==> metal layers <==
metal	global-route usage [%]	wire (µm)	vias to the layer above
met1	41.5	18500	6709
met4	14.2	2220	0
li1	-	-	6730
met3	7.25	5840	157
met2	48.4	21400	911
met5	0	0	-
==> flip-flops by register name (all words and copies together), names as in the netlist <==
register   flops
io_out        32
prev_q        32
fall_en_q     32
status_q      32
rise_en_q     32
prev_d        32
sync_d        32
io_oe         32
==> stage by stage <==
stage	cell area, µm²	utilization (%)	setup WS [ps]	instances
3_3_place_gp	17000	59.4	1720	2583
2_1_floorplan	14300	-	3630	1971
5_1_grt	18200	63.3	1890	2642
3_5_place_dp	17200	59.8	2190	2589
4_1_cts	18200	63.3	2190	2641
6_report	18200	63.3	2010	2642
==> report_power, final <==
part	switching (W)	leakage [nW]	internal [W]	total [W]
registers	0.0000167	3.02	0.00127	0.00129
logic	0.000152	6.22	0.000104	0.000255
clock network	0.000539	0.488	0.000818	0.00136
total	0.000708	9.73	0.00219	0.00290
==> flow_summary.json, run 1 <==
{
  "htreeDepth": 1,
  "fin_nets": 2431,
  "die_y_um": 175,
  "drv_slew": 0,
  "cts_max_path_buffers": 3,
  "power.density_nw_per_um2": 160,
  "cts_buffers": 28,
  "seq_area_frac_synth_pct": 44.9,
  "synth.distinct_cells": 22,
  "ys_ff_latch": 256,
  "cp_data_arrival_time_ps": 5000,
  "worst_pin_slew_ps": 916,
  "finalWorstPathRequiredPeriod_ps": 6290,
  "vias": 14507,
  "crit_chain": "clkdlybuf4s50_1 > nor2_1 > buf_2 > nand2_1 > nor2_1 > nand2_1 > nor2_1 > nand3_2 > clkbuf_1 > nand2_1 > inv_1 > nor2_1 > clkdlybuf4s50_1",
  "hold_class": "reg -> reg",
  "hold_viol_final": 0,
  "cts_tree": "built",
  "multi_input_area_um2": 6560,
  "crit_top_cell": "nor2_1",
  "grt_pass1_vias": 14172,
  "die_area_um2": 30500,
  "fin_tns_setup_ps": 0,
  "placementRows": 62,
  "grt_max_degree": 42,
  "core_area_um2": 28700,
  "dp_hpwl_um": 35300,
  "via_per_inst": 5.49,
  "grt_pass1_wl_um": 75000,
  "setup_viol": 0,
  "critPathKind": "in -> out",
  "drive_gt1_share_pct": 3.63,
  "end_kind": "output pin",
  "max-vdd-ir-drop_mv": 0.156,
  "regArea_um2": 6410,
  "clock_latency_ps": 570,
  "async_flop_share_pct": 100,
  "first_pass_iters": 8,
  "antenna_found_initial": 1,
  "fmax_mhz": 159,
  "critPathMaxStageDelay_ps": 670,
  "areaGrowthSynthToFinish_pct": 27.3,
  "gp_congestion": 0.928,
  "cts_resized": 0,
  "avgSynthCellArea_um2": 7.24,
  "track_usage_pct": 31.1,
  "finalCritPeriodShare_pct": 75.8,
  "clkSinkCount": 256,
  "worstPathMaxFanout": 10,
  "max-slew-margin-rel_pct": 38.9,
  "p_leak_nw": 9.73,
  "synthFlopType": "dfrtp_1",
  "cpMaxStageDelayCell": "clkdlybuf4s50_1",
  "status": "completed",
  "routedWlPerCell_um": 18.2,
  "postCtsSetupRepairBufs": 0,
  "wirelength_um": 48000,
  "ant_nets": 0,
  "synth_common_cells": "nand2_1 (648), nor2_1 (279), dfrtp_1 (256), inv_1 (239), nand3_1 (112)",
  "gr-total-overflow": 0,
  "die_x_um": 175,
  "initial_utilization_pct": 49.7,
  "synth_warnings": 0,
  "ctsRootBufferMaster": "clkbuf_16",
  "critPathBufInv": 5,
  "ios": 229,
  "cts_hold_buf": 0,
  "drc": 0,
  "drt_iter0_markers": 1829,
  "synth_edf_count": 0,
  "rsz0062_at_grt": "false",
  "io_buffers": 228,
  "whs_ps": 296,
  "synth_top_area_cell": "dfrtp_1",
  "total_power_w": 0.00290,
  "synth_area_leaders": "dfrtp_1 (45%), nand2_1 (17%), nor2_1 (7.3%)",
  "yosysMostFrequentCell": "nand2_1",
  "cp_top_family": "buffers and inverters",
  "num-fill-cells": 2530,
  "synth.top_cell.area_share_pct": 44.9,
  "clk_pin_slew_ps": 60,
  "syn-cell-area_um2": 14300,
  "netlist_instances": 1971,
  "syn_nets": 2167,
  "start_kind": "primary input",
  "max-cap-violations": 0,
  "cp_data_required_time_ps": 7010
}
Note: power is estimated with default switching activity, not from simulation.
◆ ◆ ◆ ◆ ◆ ◆ ◆
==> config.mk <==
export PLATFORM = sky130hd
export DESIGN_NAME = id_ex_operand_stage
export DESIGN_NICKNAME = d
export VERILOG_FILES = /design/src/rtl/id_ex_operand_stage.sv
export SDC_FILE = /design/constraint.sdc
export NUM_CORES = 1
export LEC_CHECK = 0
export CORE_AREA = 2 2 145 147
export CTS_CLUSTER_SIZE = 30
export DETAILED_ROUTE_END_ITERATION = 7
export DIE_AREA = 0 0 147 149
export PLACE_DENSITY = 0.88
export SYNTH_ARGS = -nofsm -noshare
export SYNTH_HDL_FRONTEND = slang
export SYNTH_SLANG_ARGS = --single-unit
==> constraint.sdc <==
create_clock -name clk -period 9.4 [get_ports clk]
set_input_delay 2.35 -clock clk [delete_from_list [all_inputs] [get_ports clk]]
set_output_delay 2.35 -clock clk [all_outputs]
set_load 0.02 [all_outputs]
◆ ◆ ◆ ◆ ◆ ◆ ◆
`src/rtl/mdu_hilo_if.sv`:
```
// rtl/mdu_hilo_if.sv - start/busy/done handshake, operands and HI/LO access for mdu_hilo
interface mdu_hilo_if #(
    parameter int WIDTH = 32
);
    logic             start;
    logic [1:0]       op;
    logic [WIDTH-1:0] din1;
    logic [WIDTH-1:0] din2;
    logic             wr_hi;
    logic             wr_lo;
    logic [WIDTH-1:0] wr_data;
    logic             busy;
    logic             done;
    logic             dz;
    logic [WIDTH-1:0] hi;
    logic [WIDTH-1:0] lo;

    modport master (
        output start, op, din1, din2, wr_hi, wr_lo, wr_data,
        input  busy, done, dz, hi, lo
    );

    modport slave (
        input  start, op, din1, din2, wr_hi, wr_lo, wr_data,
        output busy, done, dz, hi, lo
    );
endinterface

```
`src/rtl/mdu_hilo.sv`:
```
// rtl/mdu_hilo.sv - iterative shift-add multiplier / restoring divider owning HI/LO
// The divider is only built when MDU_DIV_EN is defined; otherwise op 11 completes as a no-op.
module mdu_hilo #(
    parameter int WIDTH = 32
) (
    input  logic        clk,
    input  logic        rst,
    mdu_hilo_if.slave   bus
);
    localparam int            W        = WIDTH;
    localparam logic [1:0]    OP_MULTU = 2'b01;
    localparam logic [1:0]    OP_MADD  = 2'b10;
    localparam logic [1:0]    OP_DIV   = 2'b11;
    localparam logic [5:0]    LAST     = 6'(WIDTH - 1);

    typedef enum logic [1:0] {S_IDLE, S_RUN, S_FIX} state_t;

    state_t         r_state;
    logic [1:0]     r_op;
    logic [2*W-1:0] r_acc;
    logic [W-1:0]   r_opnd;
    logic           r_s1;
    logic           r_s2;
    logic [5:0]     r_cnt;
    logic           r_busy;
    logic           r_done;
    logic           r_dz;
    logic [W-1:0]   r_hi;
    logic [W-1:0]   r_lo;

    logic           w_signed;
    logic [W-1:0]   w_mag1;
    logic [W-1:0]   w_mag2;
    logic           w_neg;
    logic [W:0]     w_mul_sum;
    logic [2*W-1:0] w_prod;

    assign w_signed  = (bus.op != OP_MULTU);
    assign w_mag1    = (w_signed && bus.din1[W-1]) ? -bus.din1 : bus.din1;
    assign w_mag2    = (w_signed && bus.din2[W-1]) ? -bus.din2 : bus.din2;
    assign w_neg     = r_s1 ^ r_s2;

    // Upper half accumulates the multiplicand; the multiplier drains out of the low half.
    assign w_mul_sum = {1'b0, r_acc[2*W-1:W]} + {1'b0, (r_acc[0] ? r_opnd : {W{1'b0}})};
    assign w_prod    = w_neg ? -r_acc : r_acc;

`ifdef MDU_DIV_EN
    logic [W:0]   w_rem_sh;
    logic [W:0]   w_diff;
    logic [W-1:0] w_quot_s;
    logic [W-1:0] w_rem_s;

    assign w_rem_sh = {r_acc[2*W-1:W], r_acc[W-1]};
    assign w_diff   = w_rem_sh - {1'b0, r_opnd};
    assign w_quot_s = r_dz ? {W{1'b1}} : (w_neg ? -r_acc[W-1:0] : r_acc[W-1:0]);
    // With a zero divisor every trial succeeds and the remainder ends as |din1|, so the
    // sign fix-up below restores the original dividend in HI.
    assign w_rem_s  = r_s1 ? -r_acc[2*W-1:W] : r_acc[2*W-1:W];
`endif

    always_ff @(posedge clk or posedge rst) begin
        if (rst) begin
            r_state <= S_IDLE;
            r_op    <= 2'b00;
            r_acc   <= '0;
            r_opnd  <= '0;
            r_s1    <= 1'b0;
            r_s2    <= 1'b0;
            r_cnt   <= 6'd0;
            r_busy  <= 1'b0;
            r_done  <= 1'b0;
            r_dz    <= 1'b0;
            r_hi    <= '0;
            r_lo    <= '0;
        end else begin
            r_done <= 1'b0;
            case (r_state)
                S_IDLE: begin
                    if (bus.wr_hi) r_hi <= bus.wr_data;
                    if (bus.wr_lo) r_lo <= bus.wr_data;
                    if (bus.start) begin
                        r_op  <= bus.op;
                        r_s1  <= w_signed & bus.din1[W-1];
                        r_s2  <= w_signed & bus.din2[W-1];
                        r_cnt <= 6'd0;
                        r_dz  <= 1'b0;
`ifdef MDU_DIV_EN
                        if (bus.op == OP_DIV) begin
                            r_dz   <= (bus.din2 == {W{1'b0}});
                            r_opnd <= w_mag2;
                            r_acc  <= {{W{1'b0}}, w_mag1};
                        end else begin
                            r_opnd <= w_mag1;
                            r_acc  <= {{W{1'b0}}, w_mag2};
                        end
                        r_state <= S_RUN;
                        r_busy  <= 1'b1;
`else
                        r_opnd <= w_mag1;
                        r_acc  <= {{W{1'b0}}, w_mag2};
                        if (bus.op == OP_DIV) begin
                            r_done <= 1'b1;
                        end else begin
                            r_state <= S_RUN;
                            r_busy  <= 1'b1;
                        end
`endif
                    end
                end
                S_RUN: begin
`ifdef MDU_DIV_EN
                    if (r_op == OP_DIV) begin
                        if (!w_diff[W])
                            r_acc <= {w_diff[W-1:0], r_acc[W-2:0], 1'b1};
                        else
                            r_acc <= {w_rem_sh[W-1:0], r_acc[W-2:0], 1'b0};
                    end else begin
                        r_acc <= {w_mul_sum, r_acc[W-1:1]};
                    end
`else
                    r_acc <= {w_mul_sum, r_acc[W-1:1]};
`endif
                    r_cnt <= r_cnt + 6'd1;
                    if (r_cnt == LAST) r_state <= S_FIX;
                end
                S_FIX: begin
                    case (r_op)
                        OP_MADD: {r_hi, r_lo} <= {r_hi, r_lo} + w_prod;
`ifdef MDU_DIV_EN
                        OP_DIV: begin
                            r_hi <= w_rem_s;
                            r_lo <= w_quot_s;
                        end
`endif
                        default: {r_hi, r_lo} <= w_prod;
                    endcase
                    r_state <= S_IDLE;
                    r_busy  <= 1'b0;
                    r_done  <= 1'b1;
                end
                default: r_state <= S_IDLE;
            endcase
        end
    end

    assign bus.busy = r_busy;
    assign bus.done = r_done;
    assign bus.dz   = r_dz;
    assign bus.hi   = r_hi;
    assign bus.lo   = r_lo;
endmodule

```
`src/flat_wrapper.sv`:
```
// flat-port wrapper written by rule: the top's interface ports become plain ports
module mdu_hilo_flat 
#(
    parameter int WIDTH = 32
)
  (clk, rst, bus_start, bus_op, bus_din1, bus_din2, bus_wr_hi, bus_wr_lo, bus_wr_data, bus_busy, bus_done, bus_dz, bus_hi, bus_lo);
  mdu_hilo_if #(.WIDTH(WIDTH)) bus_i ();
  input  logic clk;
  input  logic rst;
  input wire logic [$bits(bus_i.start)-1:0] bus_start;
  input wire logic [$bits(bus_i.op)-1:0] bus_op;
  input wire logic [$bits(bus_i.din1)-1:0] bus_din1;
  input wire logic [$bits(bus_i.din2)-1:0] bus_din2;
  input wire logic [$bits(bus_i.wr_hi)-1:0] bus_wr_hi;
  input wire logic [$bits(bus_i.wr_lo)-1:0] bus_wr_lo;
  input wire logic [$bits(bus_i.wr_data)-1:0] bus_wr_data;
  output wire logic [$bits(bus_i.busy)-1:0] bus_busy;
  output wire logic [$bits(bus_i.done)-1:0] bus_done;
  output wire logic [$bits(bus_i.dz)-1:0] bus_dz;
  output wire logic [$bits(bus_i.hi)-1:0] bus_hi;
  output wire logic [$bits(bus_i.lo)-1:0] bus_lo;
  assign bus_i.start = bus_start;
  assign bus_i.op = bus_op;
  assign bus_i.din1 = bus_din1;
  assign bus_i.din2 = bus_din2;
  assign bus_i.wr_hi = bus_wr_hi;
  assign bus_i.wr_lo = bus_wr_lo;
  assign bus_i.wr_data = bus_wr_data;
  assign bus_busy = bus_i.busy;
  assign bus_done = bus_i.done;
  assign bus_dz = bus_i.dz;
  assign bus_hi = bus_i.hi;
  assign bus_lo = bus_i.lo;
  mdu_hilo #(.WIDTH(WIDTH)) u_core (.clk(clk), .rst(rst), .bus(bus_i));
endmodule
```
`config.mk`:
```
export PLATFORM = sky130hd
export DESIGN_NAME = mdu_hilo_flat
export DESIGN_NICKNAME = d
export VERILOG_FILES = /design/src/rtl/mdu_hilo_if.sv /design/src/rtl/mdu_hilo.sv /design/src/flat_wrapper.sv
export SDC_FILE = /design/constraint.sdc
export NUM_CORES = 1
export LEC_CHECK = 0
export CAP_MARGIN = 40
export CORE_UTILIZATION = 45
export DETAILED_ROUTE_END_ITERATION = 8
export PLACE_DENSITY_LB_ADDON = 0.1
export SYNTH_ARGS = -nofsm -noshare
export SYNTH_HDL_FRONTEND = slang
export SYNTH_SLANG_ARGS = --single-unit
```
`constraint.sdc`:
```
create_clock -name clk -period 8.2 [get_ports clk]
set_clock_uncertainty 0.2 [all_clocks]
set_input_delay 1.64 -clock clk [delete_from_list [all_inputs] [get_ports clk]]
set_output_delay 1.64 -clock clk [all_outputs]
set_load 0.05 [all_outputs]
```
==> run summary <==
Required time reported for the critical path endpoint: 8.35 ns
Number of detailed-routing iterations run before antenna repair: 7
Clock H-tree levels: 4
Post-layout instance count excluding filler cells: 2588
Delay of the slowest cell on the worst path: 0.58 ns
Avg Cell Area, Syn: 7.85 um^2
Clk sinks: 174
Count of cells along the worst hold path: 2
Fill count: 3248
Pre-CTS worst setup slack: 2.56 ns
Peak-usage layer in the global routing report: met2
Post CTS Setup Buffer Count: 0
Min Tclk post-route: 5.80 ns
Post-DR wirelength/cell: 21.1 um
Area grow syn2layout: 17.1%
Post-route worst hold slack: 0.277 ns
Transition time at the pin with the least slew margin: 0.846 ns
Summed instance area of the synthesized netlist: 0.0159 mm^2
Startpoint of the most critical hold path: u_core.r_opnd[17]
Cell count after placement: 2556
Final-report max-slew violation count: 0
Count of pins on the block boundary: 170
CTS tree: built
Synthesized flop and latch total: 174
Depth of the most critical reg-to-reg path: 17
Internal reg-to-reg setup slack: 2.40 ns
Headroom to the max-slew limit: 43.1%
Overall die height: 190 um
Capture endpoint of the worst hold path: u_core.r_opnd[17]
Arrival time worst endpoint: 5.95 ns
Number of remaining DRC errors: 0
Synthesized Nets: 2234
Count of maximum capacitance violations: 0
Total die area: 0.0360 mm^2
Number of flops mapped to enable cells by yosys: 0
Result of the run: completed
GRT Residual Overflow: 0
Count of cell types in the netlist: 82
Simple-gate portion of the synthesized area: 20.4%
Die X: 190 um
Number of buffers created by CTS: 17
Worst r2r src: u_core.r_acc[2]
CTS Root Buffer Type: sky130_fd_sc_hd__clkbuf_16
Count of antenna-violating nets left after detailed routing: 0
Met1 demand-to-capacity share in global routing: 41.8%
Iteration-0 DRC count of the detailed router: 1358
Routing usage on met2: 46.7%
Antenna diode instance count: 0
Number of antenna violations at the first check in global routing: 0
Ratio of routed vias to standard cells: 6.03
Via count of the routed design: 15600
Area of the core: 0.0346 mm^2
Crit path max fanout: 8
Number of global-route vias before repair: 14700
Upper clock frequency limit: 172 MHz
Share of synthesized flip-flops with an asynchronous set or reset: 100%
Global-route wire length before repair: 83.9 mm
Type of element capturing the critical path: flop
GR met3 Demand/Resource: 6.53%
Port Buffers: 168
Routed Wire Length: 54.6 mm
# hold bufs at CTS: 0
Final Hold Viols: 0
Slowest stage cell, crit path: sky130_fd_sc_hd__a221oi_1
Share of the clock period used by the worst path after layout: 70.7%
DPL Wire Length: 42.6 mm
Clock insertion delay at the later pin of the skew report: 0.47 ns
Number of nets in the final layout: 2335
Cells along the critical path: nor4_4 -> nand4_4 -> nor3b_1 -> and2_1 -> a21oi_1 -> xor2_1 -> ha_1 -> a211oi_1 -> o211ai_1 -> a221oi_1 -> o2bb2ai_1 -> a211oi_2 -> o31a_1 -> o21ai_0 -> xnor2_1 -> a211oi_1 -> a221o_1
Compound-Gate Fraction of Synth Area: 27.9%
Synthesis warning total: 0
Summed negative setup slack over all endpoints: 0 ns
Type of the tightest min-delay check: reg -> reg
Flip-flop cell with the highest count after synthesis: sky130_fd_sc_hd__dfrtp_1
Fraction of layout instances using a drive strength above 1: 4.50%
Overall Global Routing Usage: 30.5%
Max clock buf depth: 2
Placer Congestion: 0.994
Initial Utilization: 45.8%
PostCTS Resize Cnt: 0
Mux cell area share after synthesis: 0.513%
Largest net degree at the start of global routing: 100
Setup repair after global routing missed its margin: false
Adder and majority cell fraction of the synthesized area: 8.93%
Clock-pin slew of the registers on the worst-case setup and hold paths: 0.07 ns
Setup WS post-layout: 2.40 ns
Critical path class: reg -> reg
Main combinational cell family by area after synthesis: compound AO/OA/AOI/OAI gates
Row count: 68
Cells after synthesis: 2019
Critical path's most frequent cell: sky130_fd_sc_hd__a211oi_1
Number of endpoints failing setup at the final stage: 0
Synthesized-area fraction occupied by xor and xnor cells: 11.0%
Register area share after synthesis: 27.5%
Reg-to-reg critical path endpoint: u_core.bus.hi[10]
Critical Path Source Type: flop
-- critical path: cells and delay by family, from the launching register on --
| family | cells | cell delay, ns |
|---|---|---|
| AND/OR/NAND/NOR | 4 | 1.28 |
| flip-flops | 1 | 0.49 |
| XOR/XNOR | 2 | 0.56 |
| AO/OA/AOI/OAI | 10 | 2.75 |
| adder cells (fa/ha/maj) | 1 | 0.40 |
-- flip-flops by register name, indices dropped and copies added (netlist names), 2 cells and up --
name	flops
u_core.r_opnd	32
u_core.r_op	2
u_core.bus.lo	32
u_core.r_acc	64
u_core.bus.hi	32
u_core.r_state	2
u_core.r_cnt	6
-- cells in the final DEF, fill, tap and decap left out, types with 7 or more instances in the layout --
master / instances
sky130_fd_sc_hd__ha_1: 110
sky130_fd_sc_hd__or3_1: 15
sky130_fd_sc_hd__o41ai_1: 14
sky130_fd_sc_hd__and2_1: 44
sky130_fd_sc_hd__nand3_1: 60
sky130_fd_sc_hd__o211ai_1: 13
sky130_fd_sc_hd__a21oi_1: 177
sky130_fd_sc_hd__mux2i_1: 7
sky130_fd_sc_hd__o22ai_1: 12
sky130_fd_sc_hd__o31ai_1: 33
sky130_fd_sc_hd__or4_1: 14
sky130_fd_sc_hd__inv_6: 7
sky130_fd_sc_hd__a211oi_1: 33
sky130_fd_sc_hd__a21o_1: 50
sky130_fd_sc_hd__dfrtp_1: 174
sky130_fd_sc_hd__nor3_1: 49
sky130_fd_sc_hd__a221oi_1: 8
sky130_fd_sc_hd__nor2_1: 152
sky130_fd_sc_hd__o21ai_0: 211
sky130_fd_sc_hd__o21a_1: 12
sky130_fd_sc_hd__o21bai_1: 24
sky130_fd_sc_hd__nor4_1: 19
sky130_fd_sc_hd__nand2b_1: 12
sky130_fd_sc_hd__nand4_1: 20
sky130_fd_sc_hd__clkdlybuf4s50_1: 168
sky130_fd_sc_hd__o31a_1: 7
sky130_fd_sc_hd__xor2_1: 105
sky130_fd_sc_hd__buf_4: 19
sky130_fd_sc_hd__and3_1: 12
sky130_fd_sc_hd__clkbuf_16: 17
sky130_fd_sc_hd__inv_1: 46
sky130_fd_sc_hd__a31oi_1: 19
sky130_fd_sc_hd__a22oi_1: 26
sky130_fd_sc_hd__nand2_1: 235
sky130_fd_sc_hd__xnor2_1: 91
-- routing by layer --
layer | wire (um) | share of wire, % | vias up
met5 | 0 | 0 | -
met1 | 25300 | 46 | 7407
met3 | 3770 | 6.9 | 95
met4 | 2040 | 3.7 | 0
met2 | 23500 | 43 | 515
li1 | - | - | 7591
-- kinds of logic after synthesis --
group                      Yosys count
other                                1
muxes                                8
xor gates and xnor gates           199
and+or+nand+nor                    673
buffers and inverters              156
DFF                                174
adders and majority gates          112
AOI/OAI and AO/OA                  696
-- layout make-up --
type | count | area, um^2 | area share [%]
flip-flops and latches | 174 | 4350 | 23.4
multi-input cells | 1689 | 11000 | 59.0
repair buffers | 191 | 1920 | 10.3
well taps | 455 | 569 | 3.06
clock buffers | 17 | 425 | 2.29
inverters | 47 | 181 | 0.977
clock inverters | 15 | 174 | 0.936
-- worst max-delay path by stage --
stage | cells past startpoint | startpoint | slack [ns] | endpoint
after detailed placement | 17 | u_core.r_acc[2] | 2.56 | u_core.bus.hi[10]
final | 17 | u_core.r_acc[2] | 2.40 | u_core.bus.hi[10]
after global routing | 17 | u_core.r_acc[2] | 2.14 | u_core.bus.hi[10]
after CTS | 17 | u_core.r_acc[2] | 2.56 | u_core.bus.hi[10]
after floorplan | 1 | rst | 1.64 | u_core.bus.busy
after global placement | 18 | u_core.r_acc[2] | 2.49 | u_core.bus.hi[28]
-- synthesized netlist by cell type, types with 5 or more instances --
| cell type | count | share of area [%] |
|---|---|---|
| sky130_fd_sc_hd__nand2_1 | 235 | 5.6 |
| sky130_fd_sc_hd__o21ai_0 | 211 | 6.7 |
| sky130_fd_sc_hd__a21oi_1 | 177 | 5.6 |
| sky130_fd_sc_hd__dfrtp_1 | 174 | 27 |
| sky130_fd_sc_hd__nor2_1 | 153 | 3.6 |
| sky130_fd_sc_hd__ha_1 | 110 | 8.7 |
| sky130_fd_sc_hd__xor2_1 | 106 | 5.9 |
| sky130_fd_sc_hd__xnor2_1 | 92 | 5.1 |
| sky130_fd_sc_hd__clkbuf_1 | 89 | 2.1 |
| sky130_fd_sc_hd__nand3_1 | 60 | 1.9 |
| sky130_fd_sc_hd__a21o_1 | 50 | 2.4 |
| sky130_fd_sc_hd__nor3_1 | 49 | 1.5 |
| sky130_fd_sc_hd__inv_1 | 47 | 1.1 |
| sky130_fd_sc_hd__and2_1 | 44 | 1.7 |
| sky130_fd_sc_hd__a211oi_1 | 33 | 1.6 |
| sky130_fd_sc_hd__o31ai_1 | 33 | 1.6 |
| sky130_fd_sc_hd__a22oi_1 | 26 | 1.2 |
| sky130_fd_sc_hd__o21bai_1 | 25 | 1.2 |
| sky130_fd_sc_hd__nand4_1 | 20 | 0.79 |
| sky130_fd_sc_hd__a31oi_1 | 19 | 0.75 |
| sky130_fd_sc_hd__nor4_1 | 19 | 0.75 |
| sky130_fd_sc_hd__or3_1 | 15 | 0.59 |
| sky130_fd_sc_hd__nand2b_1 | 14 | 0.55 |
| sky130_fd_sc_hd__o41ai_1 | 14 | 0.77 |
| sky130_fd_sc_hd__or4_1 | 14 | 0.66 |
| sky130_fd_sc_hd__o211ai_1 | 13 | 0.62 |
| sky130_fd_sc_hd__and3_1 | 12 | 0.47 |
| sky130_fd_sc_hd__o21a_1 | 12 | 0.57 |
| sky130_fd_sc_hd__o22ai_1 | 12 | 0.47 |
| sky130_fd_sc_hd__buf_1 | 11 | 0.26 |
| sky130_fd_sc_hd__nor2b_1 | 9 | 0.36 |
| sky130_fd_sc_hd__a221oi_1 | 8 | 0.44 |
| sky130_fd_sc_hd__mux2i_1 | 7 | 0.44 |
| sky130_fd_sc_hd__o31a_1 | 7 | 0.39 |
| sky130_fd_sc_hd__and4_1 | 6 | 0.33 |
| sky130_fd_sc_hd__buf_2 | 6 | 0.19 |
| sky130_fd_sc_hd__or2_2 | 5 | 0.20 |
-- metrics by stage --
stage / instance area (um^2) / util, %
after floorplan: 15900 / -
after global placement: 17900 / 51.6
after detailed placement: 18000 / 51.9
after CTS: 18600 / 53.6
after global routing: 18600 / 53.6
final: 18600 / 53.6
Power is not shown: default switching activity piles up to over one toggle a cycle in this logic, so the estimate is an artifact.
◆ ◆ ◆ ◆ ◆ ◆ ◆
◆ **Exercise objective**: Check every line of the records above for the string "metal". Copy those that hold it.

◆ **Finished exercise**:
==> metal layers <==
metal	global-route usage [%]	wire (µm)	vias to the layer above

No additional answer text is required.